In Sable Offshore Energy (Sable), the plaintiff sued multiple defendants who had supplied it with paint intended to prevent corrosion of Sable’s offshore facilities. Sable subsequently entered into a “Pierringer Agreement” with some of the defendants. A Pierringer Agreement is a form of arrangement that permits a plaintiff to settle with some defendants in multi-party litigation where a settlement cannot be reached with all. The settling defendants are then able to extricate themselves from the litigation. Non-settling defendants are protected by having their potential liability expressly limited to their proportionate share, and by continuing to have access to the settling defendants’ evidence. Yet prior to the Supreme Court’s decision, there had been conflicting case law from lower courts as to whether non-settling defendants were entitled to know the dollar amount of the settlements with the settling defendants.
The Supreme Court unanimously held that the financial terms of the settlement need not be disclosed, absent exceptional circumstances. It clarified that the doctrine of “settlement privilege”, which protects from disclosure documents and concessions made during settlement discussions, applies not just to the negotiation stage but to the terms of the settlement itself. The rationale for the privilege is that parties will be more likely to settle if they have confidence from the outset that their negotiations will not be disclosed. In doing so, the Court noted that early resolution of litigation is always to be encouraged, in order to facilitate parties resolving disputes on their own terms rather than adding to the load of an already overburdened court system.

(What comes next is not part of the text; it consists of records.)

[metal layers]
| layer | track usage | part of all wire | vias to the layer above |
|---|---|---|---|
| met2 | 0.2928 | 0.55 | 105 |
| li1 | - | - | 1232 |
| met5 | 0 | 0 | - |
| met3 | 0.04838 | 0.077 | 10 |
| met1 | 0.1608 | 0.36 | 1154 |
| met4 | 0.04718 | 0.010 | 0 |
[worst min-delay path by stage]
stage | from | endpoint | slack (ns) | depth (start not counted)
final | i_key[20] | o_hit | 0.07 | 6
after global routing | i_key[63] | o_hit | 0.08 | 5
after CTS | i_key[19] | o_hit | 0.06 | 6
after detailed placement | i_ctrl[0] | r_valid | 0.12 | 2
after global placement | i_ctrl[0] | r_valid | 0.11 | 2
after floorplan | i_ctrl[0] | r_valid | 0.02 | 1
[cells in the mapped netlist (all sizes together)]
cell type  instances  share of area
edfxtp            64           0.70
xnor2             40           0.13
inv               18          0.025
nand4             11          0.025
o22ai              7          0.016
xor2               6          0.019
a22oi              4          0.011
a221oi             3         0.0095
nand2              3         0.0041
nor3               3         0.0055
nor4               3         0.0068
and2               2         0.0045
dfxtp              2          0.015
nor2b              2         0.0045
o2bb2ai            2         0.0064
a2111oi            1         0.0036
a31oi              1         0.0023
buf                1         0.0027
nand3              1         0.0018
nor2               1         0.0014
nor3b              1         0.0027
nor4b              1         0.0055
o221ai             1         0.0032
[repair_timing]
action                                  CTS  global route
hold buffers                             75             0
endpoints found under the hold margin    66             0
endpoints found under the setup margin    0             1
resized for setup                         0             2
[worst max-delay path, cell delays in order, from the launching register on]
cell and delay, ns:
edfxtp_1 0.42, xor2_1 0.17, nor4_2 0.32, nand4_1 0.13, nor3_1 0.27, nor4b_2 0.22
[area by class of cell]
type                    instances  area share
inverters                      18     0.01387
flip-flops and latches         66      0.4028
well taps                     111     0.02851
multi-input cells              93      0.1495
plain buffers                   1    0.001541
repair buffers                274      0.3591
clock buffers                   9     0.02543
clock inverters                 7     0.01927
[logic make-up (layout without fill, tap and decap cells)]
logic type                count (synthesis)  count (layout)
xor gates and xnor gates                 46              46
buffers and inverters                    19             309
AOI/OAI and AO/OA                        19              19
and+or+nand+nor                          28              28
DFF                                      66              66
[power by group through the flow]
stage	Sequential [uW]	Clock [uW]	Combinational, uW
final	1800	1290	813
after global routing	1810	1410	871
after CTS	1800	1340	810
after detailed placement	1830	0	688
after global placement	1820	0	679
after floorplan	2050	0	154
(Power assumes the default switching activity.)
===== src/hdl/ntsp_pkg.sv =====
// Shared types and constants of the TLV stream parser.
// No dependencies; the CSR interface, the design modules and the testbench import this package.
package ntsp_pkg;

   // Configuration register indexes
   localparam int unsigned CSR_IDX_W = 1;
   localparam logic [CSR_IDX_W-1:0] CSR_NULL_TAG = 1'b0;
   localparam logic [CSR_IDX_W-1:0] CSR_TERM_TAG = 1'b1;

   // Reset values of the configuration registers
   localparam logic [7:0] NULL_TAG_RESET = 8'h00;
   localparam logic [7:0] TERM_TAG_RESET = 8'hFE;

   // Length byte that announces a 16-bit big-endian length
   localparam logic [7:0] EXT_LEN_MARK = 8'hFF;

   // Role reported for each byte
   typedef enum logic [2:0] {
      ROLE_NULL = 3'd0,
      ROLE_TAG  = 3'd1,
      ROLE_SLEN = 3'd2,
      ROLE_LENH = 3'd3,
      ROLE_LENL = 3'd4,
      ROLE_VAL  = 3'd5,
      ROLE_TERM = 3'd6,
      ROLE_IGN  = 3'd7
   } role_type;

   // Parser phase, one-hot
   typedef enum logic [5:0] {
      PH_TAG  = 6'b000001,
      PH_LEN  = 6'b000010,
      PH_LENH = 6'b000100,
      PH_LENL = 6'b001000,
      PH_VAL  = 6'b010000,
      PH_DONE = 6'b100000
   } phase_type;

   // Configuration seen by the parser core
   typedef struct packed {
      logic [7:0] null_tag_code;
      logic [7:0] terminator_tag_code;
   } cfg_type;

   // One result transaction
   typedef struct packed {
      role_type    byte_role;
      logic [7:0]  tag_value;
      logic [15:0] record_length;
      logic [7:0]  value_byte;
      logic [15:0] value_index;
      logic        record_end;
      logic        stream_error;
      logic        buffer_done;
   } rsp_type;

endpackage
**config.mk**
```make
export PLATFORM = sky130hd
export DESIGN_NAME = ntsp_rsp_reg
export DESIGN_NICKNAME = d
export VERILOG_FILES = /design/src/hdl/ntsp_pkg.sv /design/src/hdl/ntsp_rsp_reg.sv
export SDC_FILE = /design/constraint.sdc
export NUM_CORES = 1
export LEC_CHECK = 0
export ABC_CLOCK_PERIOD_IN_PS = 1800
export BUFFER_PORTS_ARGS = -buffer_cell sky130_fd_sc_hd__buf_4
export CAP_MARGIN = 20
export CORE_MARGIN = 1.5
export CORE_UTILIZATION = 43
export CTS_CLUSTER_DIAMETER = 30
export DETAILED_ROUTE_END_ITERATION = 12
export GPL_ROUTABILITY_DRIVEN = 0
export HOLD_SLACK_MARGIN = 0.1
export PLACE_DENSITY_LB_ADDON = 0.3
export RECOVER_POWER = 50
export SYNTH_ARGS = -nofsm -noshare
export SYNTH_HDL_FRONTEND = slang
export SYNTH_SLANG_ARGS = --single-unit
```
**constraint.sdc**
```tcl
create_clock -name clock -period 1.8 [get_ports clock]
set_input_delay 0.18 -clock clock [delete_from_list [all_inputs] [get_ports clock]]
set_output_delay 0.18 -clock clock [all_outputs]
set_load 0.03 [all_outputs]
```
==> src/hdl/ntsp_parse_core.sv <==
// Parser state machine: classifies each accepted byte and updates the record state.
// Depends on ntsp_pkg.
module ntsp_parse_core
   import ntsp_pkg::*;
(
   input  logic       clock,
   input  logic       reset,
   input  logic       accept,
   input  logic [7:0] data_byte,
   input  logic       buffer_last,
   input  cfg_type    cfg,
   output rsp_type    result
);

   phase_type   phase_ff, phase_in;
   logic [7:0]  tag_ff, tag_in;
   logic [15:0] len_ff, len_in;
   logic [15:0] remain_ff, remain_in;
   logic [15:0] pos_ff, pos_in;
   rsp_type     res;
   phase_type   phase_step;
   logic [15:0] full_len;

   // Classify the byte and work out the next record state
   always_comb begin
      res           = '0;
      res.byte_role = ROLE_IGN;
      phase_step    = phase_ff;
      tag_in        = tag_ff;
      len_in        = len_ff;
      remain_in     = remain_ff;
      pos_in        = pos_ff;
      full_len      = '0;
      case (phase_ff)
         PH_TAG: begin
            res.tag_value = data_byte;
            if (data_byte == cfg.null_tag_code) begin
               res.byte_role = ROLE_NULL;
            end else if (data_byte == cfg.terminator_tag_code) begin
               res.byte_role  = ROLE_TERM;
               res.record_end = 1'b1;
               phase_step     = PH_DONE;
            end else begin
               res.byte_role = ROLE_TAG;
               tag_in        = data_byte;
               len_in        = '0;
               phase_step    = PH_LEN;
            end
         end
         PH_LEN, PH_LENL: begin
            res.tag_value = tag_ff;
            if (phase_ff == PH_LEN) begin
               res.byte_role = ROLE_SLEN;
               full_len      = {8'h00, data_byte};
            end else begin
               res.byte_role = ROLE_LENL;
               full_len      = {len_ff[15:8], data_byte};
            end
            if (phase_ff == PH_LEN && data_byte == EXT_LEN_MARK) begin
               phase_step = PH_LENH;
            end else begin
               // Length is known: start the value or close an empty record
               len_in            = full_len;
               res.record_length = full_len;
               remain_in         = full_len;
               pos_in            = '0;
               if (full_len == 16'd0) begin
                  res.record_end = 1'b1;
                  phase_step     = PH_TAG;
               end else begin
                  phase_step = PH_VAL;
               end
            end
         end
         PH_LENH: begin
            res.byte_role = ROLE_LENH;
            res.tag_value = tag_ff;
            len_in        = {data_byte, 8'h00};
            phase_step    = PH_LENL;
         end
         PH_VAL: begin
            res.byte_role     = ROLE_VAL;
            res.tag_value     = tag_ff;
            res.record_length = len_ff;
            res.value_byte    = data_byte;
            res.value_index   = pos_ff;
            pos_in            = pos_ff + 16'd1;
            remain_in         = remain_ff - 16'd1;
            if (remain_ff == 16'd1) begin
               res.record_end = 1'b1;
               phase_step     = PH_TAG;
            end
         end
         PH_DONE: begin
            res.byte_role = ROLE_IGN;
         end
         default: begin
            res.byte_role = ROLE_IGN;
         end
      endcase

      // The buffer's last byte flags an open record and returns to idle
      res.buffer_done = buffer_last;
      phase_in        = phase_step;
      if (buffer_last) begin
         res.stream_error = (phase_step != PH_TAG) && (phase_step != PH_DONE);
         phase_in         = PH_TAG;
         tag_in           = '0;
         len_in           = '0;
         remain_in        = '0;
         pos_in           = '0;
      end
   end

   always_ff @(posedge clock) begin
      if (reset) begin
         phase_ff  <= PH_TAG;
         tag_ff    <= '0;
         len_ff    <= '0;
         remain_ff <= '0;
         pos_ff    <= '0;
      end else if (accept) begin
         phase_ff  <= phase_in;
         tag_ff    <= tag_in;
         len_ff    <= len_in;
         remain_ff <= remain_in;
         pos_ff    <= pos_in;
      end
   end

   assign result = res;

endmodule
`src/hdl/sda_pkg.sv`:
```
// Shared types and constants of the sequencer dispatch allocator.
package sda_pkg;

   localparam int NUM_SEQUENCERS_DEFAULT = 8;
   localparam int MAX_PORTS = 8;       // ports addressable by the 3-bit index and the mask
   localparam int IDX_W = 3;
   localparam int MASK_W = 8;
   localparam int TAG_W = 16;
   localparam int WORD_W = 32;
   localparam int CODE_W = 3;
   localparam int AVAIL_W = 4;

   typedef enum logic [1:0] {
      MODE_RUN       = 2'd0,
      MODE_RUN_NORSP = 2'd1,
      MODE_STARTED   = 2'd2,
      MODE_DONE      = 2'd3
   } mode_type;

   typedef enum logic [1:0] {
      ST_IDLE      = 2'd0,
      ST_RUN_FREE  = 2'd1,
      ST_RUN_BLOCK = 2'd2
   } entry_state_type;

   localparam logic [CODE_W-1:0] RESP_OK       = 3'd0;
   localparam logic [CODE_W-1:0] RESP_EXEC_ERR = 3'd4;

   localparam logic [CODE_W-1:0] WARN_NONE        = 3'd0;
   localparam logic [CODE_W-1:0] WARN_NO_SEQ      = 3'd1;
   localparam logic [CODE_W-1:0] WARN_CONFLICT    = 3'd2;
   localparam logic [CODE_W-1:0] WARN_UNEXPECTED  = 3'd3;
   localparam logic [CODE_W-1:0] WARN_UNKNOWN_FIN = 3'd4;

   typedef enum logic [1:0] {
      CTL_IDLE  = 2'd0,
      CTL_SCAN  = 2'd1,
      CTL_APPLY = 2'd2,
      CTL_SEND  = 2'd3
   } ctl_state_type;

   typedef struct packed {
      logic capture;
      logic scan;
      logic apply;
   } dp_cmd_type;

endpackage

```
`src/hdl/sequencer_dispatch_allocator_core.sv`:
```
// Top level of the sequencer dispatch allocator.
//
// Request channel (req_*): run commands, run requests without response, and
// started / done reports from the sequencers. A transfer happens when req_valid
// is high and req_stall is low. Result channel (rsp_*): one result per request,
// carrying the command response, the dispatch, a warning code and the counters.
// Configuration: csr_write_enable / csr_write_data load the connected mask;
// write it only while no request is in flight.
//
// Timing: the request is captured at its transfer edge; the controller then scans
// the table over all entries in parallel (SCAN), updates it (APPLY) and raises
// rsp_valid (SEND). The next request is taken in the cycle after the result
// transfer, so no new request is taken before the last one is through; the
// four-state controller sets this order.
// While rsp_stall is high the result holds and req_stall stays high.
// Reset (synchronous, active high) marks every sequencer idle with tag 0, sets
// the available count to NUM_SEQUENCERS, clears both counters and sets the mask
// to all ones.
module sequencer_dispatch_allocator_core #(
   parameter int NUM_SEQUENCERS = sda_pkg::NUM_SEQUENCERS_DEFAULT
) (
   input  logic                          clock,
   input  logic                          reset,
   input  logic                          csr_write_enable,
   input  logic [sda_pkg::MASK_W-1:0]    csr_write_data,
   input  logic                          req_valid,
   output logic                          req_stall,
   input  logic [1:0]                    req_mode,
   input  logic [sda_pkg::WORD_W-1:0]    req_opcode,
   input  logic [sda_pkg::WORD_W-1:0]    req_cmd_seq,
   input  logic [sda_pkg::TAG_W-1:0]     req_sequence_id,
   input  logic                          req_wait_for_done,
   input  logic [sda_pkg::IDX_W-1:0]     req_sequencer_index,
   input  logic [sda_pkg::CODE_W-1:0]    req_done_response,
   output logic                          rsp_valid,
   input  logic                          rsp_stall,
   output logic                          rsp_respond_valid,
   output logic [sda_pkg::WORD_W-1:0]    rsp_respond_opcode,
   output logic [sda_pkg::WORD_W-1:0]    rsp_respond_cmd_seq,
   output logic [sda_pkg::CODE_W-1:0]    rsp_respond_code,
   output logic                          rsp_dispatch_valid,
   output logic [sda_pkg::IDX_W-1:0]     rsp_dispatch_index,
   output logic [sda_pkg::TAG_W-1:0]     rsp_dispatch_sequence_id,
   output logic [sda_pkg::CODE_W-1:0]    rsp_warning,
   output logic [sda_pkg::AVAIL_W-1:0]   rsp_available_count,
   output logic [sda_pkg::WORD_W-1:0]    rsp_dispatched_count,
   output logic [sda_pkg::WORD_W-1:0]    rsp_error_count
);
   import sda_pkg::*;

   dp_cmd_type cmd;

   sda_ctrl u_ctrl (
      .clock     (clock),
      .reset     (reset),
      .req_valid (req_valid),
      .req_stall (req_stall),
      .rsp_valid (rsp_valid),
      .rsp_stall (rsp_stall),
      .cmd       (cmd)
   );

   sda_datapath #(
      .NUM_SEQUENCERS (NUM_SEQUENCERS)
   ) u_datapath (
      .clock                    (clock),
      .reset                    (reset),
      .cmd                      (cmd),
      .csr_write_enable         (csr_write_enable),
      .csr_write_data           (csr_write_data),
      .req_mode                 (req_mode),
      .req_opcode               (req_opcode),
      .req_cmd_seq              (req_cmd_seq),
      .req_sequence_id          (req_sequence_id),
      .req_wait_for_done        (req_wait_for_done),
      .req_sequencer_index      (req_sequencer_index),
      .req_done_response        (req_done_response),
      .rsp_respond_valid        (rsp_respond_valid),
      .rsp_respond_opcode       (rsp_respond_opcode),
      .rsp_respond_cmd_seq      (rsp_respond_cmd_seq),
      .rsp_respond_code         (rsp_respond_code),
      .rsp_dispatch_valid       (rsp_dispatch_valid),
      .rsp_dispatch_index       (rsp_dispatch_index),
      .rsp_dispatch_sequence_id (rsp_dispatch_sequence_id),
      .rsp_warning              (rsp_warning),
      .rsp_available_count      (rsp_available_count),
      .rsp_dispatched_count     (rsp_dispatched_count),
      .rsp_error_count          (rsp_error_count)
   );

endmodule

```
`src/hdl/sda_ctrl.sv`:
```
// Controller state machine: sequences capture, table scan, update and response transfer.
module sda_ctrl (
   input  logic                clock,
   input  logic                reset,
   input  logic                req_valid,
   output logic                req_stall,
   output logic                rsp_valid,
   input  logic                rsp_stall,
   output sda_pkg::dp_cmd_type cmd
);
   import sda_pkg::*;

   ctl_state_type state_ff, state_in;

   always_ff @(posedge clock) begin
      if (reset) begin
         state_ff <= CTL_IDLE;
      end else begin
         state_ff <= state_in;
      end
   end

   always_comb begin
      state_in    = state_ff;
      cmd         = '0;
      req_stall   = 1'b1;
      rsp_valid   = 1'b0;
      case (state_ff)
         CTL_IDLE: begin
            req_stall   = 1'b0;
            cmd.capture = req_valid;
            if (req_valid) begin
               state_in = CTL_SCAN;
            end
         end
         CTL_SCAN: begin
            cmd.scan = 1'b1;
            state_in = CTL_APPLY;
         end
         CTL_APPLY: begin
            cmd.apply = 1'b1;
            state_in  = CTL_SEND;
         end
         CTL_SEND: begin
            rsp_valid = 1'b1;
            // hold the result until the receiver takes the transfer
            if (!rsp_stall) begin
               state_in = CTL_IDLE;
            end
         end
         default: begin
            state_in = CTL_IDLE;
         end
      endcase
   end

endmodule

```
`src/hdl/sda_datapath.sv`:
```
// Datapath: input capture, sequencer table, free search, counters and result registers.
module sda_datapath #(
   parameter int NUM_SEQUENCERS = sda_pkg::NUM_SEQUENCERS_DEFAULT
) (
   input  logic                          clock,
   input  logic                          reset,
   input  sda_pkg::dp_cmd_type           cmd,
   input  logic                          csr_write_enable,
   input  logic [sda_pkg::MASK_W-1:0]    csr_write_data,
   input  logic [1:0]                    req_mode,
   input  logic [sda_pkg::WORD_W-1:0]    req_opcode,
   input  logic [sda_pkg::WORD_W-1:0]    req_cmd_seq,
   input  logic [sda_pkg::TAG_W-1:0]     req_sequence_id,
   input  logic                          req_wait_for_done,
   input  logic [sda_pkg::IDX_W-1:0]     req_sequencer_index,
   input  logic [sda_pkg::CODE_W-1:0]    req_done_response,
   output logic                          rsp_respond_valid,
   output logic [sda_pkg::WORD_W-1:0]    rsp_respond_opcode,
   output logic [sda_pkg::WORD_W-1:0]    rsp_respond_cmd_seq,
   output logic [sda_pkg::CODE_W-1:0]    rsp_respond_code,
   output logic                          rsp_dispatch_valid,
   output logic [sda_pkg::IDX_W-1:0]     rsp_dispatch_index,
   output logic [sda_pkg::TAG_W-1:0]     rsp_dispatch_sequence_id,
   output logic [sda_pkg::CODE_W-1:0]    rsp_warning,
   output logic [sda_pkg::AVAIL_W-1:0]   rsp_available_count,
   output logic [sda_pkg::WORD_W-1:0]    rsp_dispatched_count,
   output logic [sda_pkg::WORD_W-1:0]    rsp_error_count
);
   import sda_pkg::*;

   localparam int ENTRIES = (NUM_SEQUENCERS < MAX_PORTS) ? NUM_SEQUENCERS : MAX_PORTS;
   localparam int EW = (ENTRIES > 1) ? $clog2(ENTRIES) : 1;
   localparam int CW = $clog2(NUM_SEQUENCERS + 1);
   localparam logic [CW-1:0] FULL_COUNT = CW'(NUM_SEQUENCERS);

   // configuration
   logic [MASK_W-1:0] mask_ff;

   // captured request
   mode_type          mode_ff;
   logic [WORD_W-1:0] opc_ff, cseq_ff;
   logic [TAG_W-1:0]  tag_ff;
   logic              block_ff;
   logic [IDX_W-1:0]  idx_ff;
   logic [CODE_W-1:0] resp_ff;

   // sequencer table
   entry_state_type   status_ff [ENTRIES];
   entry_state_type   status_in [ENTRIES];
   logic [TAG_W-1:0]  seq_ff [ENTRIES];
   logic [TAG_W-1:0]  seq_in [ENTRIES];
   logic [WORD_W-1:0] ent_opc_ff [ENTRIES];
   logic [WORD_W-1:0] ent_cmd_ff [ENTRIES];

   logic [CW-1:0]     free_ff, free_in;
   logic [WORD_W-1:0] disp_total_ff, disp_total_in;
   logic [WORD_W-1:0] fail_total_ff, fail_total_in;

   // scan stage
   logic              found_comb;
   logic [IDX_W-1:0]  pick_comb;
   logic              idx_ok_comb;
   logic              found_ff;
   logic [IDX_W-1:0]  pick_ff;
   logic              idx_ok_ff;
   entry_state_type   rd_status_ff;
   logic [TAG_W-1:0]  rd_seq_ff;
   logic [WORD_W-1:0] rd_opc_ff, rd_cmd_ff;

   // result registers
   logic              r_rvalid_ff, r_rvalid_in;
   logic [WORD_W-1:0] r_ropc_ff, r_ropc_in;
   logic [WORD_W-1:0] r_rcseq_ff, r_rcseq_in;
   logic [CODE_W-1:0] r_rcode_ff, r_rcode_in;
   logic              r_dvalid_ff, r_dvalid_in;
   logic [IDX_W-1:0]  r_didx_ff, r_didx_in;
   logic [TAG_W-1:0]  r_dtag_ff, r_dtag_in;
   logic [CODE_W-1:0] r_warn_ff, r_warn_in;

   logic              save_cmd;
   logic [CW+AVAIL_W-1:0] free_ext;

   always_ff @(posedge clock) begin
      if (reset) begin
         mask_ff <= '1;
      end else if (csr_write_enable) begin
         mask_ff <= csr_write_data;
      end
   end

   always_ff @(posedge clock) begin
      if (cmd.capture) begin
         mode_ff  <= mode_type'(req_mode);
         opc_ff   <= req_opcode;
         cseq_ff  <= req_cmd_seq;
         tag_ff   <= req_sequence_id;
         block_ff <= req_wait_for_done;
         idx_ff   <= req_sequencer_index;
         resp_ff  <= req_done_response;
      end
   end

   // lowest-numbered connected idle sequencer
   always_comb begin
      found_comb = 1'b0;
      pick_comb  = '0;
      for (int i = ENTRIES - 1; i >= 0; i--) begin
         if (mask_ff[i] && status_ff[i] == ST_IDLE) begin
            found_comb = 1'b1;
            pick_comb  = IDX_W'(i);
         end
      end
   end

   assign idx_ok_comb = ({{(WORD_W-IDX_W){1'b0}}, idx_ff} < WORD_W'(ENTRIES));

   always_ff @(posedge clock) begin
      if (cmd.scan) begin
         found_ff  <= found_comb;
         pick_ff   <= pick_comb;
         idx_ok_ff <= idx_ok_comb;
         if (idx_ok_comb) begin
            rd_status_ff <= status_ff[idx_ff[EW-1:0]];
            rd_seq_ff    <= seq_ff[idx_ff[EW-1:0]];
            rd_opc_ff    <= ent_opc_ff[idx_ff[EW-1:0]];
            rd_cmd_ff    <= ent_cmd_ff[idx_ff[EW-1:0]];
         end else begin
            rd_status_ff <= ST_IDLE;
            rd_seq_ff    <= '0;
            rd_opc_ff    <= '0;
            rd_cmd_ff    <= '0;
         end
      end
   end

   always_comb begin
      status_in     = status_ff;
      seq_in        = seq_ff;
      free_in       = free_ff;
      disp_total_in = disp_total_ff;
      fail_total_in = fail_total_ff;
      save_cmd      = 1'b0;
      r_rvalid_in   = 1'b0;
      r_ropc_in     = '0;
      r_rcseq_in    = '0;
      r_rcode_in    = RESP_OK;
      r_dvalid_in   = 1'b0;
      r_didx_in     = '0;
      r_dtag_in     = '0;
      r_warn_in     = WARN_NONE;
      case (mode_ff)
         MODE_RUN, MODE_RUN_NORSP: begin
            if (!found_ff) begin
               r_warn_in = WARN_NO_SEQ;
               if (mode_ff == MODE_RUN) begin
                  r_rvalid_in = 1'b1;
                  r_ropc_in   = opc_ff;
                  r_rcseq_in  = cseq_ff;
                  r_rcode_in  = RESP_EXEC_ERR;
               end
            end else begin
               save_cmd = (mode_ff == MODE_RUN) && block_ff;
               status_in[pick_ff[EW-1:0]] = save_cmd ? ST_RUN_BLOCK : ST_RUN_FREE;
               seq_in[pick_ff[EW-1:0]]    = tag_ff;
               if (free_ff != '0) begin
                  free_in = free_ff - 1'b1;
               end
               disp_total_in = disp_total_ff + 1'b1;
               r_dvalid_in   = 1'b1;
               r_didx_in     = pick_ff;
               r_dtag_in     = tag_ff;
               // non-blocking run command answers at once
               if (!save_cmd && mode_ff == MODE_RUN) begin
                  r_rvalid_in = 1'b1;
                  r_ropc_in   = opc_ff;
                  r_rcseq_in  = cseq_ff;
                  r_rcode_in  = RESP_OK;
               end
            end
         end
         MODE_STARTED: begin
            if (idx_ok_ff) begin
               if (rd_status_ff != ST_IDLE) begin
                  if (rd_seq_ff != tag_ff) begin
                     r_warn_in = WARN_CONFLICT;
                     seq_in[idx_ff[EW-1:0]] = tag_ff;
                  end
               end else begin
                  r_warn_in = WARN_UNEXPECTED;
                  status_in[idx_ff[EW-1:0]] = ST_RUN_FREE;
                  seq_in[idx_ff[EW-1:0]]    = tag_ff;
                  if (free_ff != '0) begin
                     free_in = free_ff - 1'b1;
                  end
               end
            end
         end
         MODE_DONE: begin
            if (idx_ok_ff) begin
               if (rd_status_ff == ST_RUN_BLOCK) begin
                  r_rvalid_in = 1'b1;
                  r_ropc_in   = rd_opc_ff;
                  r_rcseq_in  = rd_cmd_ff;
                  r_rcode_in  = resp_ff;
                  if (resp_ff == RESP_EXEC_ERR) begin
                     fail_total_in = fail_total_ff + 1'b1;
                  end
               end else if (rd_status_ff != ST_RUN_FREE) begin
                  r_warn_in = WARN_UNKNOWN_FIN;
               end
               status_in[idx_ff[EW-1:0]] = ST_IDLE;
               seq_in[idx_ff[EW-1:0]]    = '0;
               if (free_ff < FULL_COUNT) begin
                  free_in = free_ff + 1'b1;
               end
            end
         end
         default: begin
            r_warn_in = WARN_NONE;
         end
      endcase
   end

   always_ff @(posedge clock) begin
      if (reset) begin
         for (int i = 0; i < ENTRIES; i++) begin
            status_ff[i] <= ST_IDLE;
            seq_ff[i]    <= '0;
         end
         free_ff       <= FULL_COUNT;
         disp_total_ff <= '0;
         fail_total_ff <= '0;
      end else if (cmd.apply) begin
         status_ff     <= status_in;
         seq_ff        <= seq_in;
         free_ff       <= free_in;
         disp_total_ff <= disp_total_in;
         fail_total_ff <= fail_total_in;
      end
   end

   always_ff @(posedge clock) begin
      if (cmd.apply && save_cmd) begin
         ent_opc_ff[pick_ff[EW-1:0]] <= opc_ff;
         ent_cmd_ff[pick_ff[EW-1:0]] <= cseq_ff;
      end
   end

   always_ff @(posedge clock) begin
      if (cmd.apply) begin
         r_rvalid_ff <= r_rvalid_in;
         r_ropc_ff   <= r_ropc_in;
         r_rcseq_ff  <= r_rcseq_in;
         r_rcode_ff  <= r_rcode_in;
         r_dvalid_ff <= r_dvalid_in;
         r_didx_ff   <= r_didx_in;
         r_dtag_ff   <= r_dtag_in;
         r_warn_ff   <= r_warn_in;
      end
   end

   assign free_ext = {{AVAIL_W{1'b0}}, free_ff};

   assign rsp_respond_valid        = r_rvalid_ff;
   assign rsp_respond_opcode       = r_ropc_ff;
   assign rsp_respond_cmd_seq      = r_rcseq_ff;
   assign rsp_respond_code         = r_rcode_ff;
   assign rsp_dispatch_valid       = r_dvalid_ff;
   assign rsp_dispatch_index       = r_didx_ff;
   assign rsp_dispatch_sequence_id = r_dtag_ff;
   assign rsp_warning              = r_warn_ff;
   assign rsp_available_count      = free_ext[AVAIL_W-1:0];
   assign rsp_dispatched_count     = disp_total_ff;
   assign rsp_error_count          = fail_total_ff;

endmodule
```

The Court accepted that departures from this general protection may be warranted in exceptional situations where the interest in promoting settlement is outweighed by some other public interest. These countervailing instances may include allegations of misrepresentation, fraud or undue influence, and preventing a plaintiff from being overcompensated. However, the Court held that in the majority of cases, the ability of non-settling defendants to continue to fairly proceed with defending litigation would, at most, be marginally compromised by not knowing the settlement amounts.
With respect to Sable in particular, the Supreme Court held that there was no tangible prejudice created by withholding the amounts of the settlements since the court order approving the settlement included additional protections for the non-settling defendants. This included a requirement that the plaintiffs get production of all relevant evidence from the settling defendants and make this evidence available to the non-settling defendants on discovery and a requirement that, with respect to factual matters, there be no restrictions on the non-settling defendants’ access to experts retained by the settling defendants.
This decision demonstrates that the Supreme Court is alive to the importance of encouraging settlement in multi-party litigation. It is also welcome news for defendants who may wish to extricate themselves early from complex, multi-party proceedings without risking the terms of settlement being made public.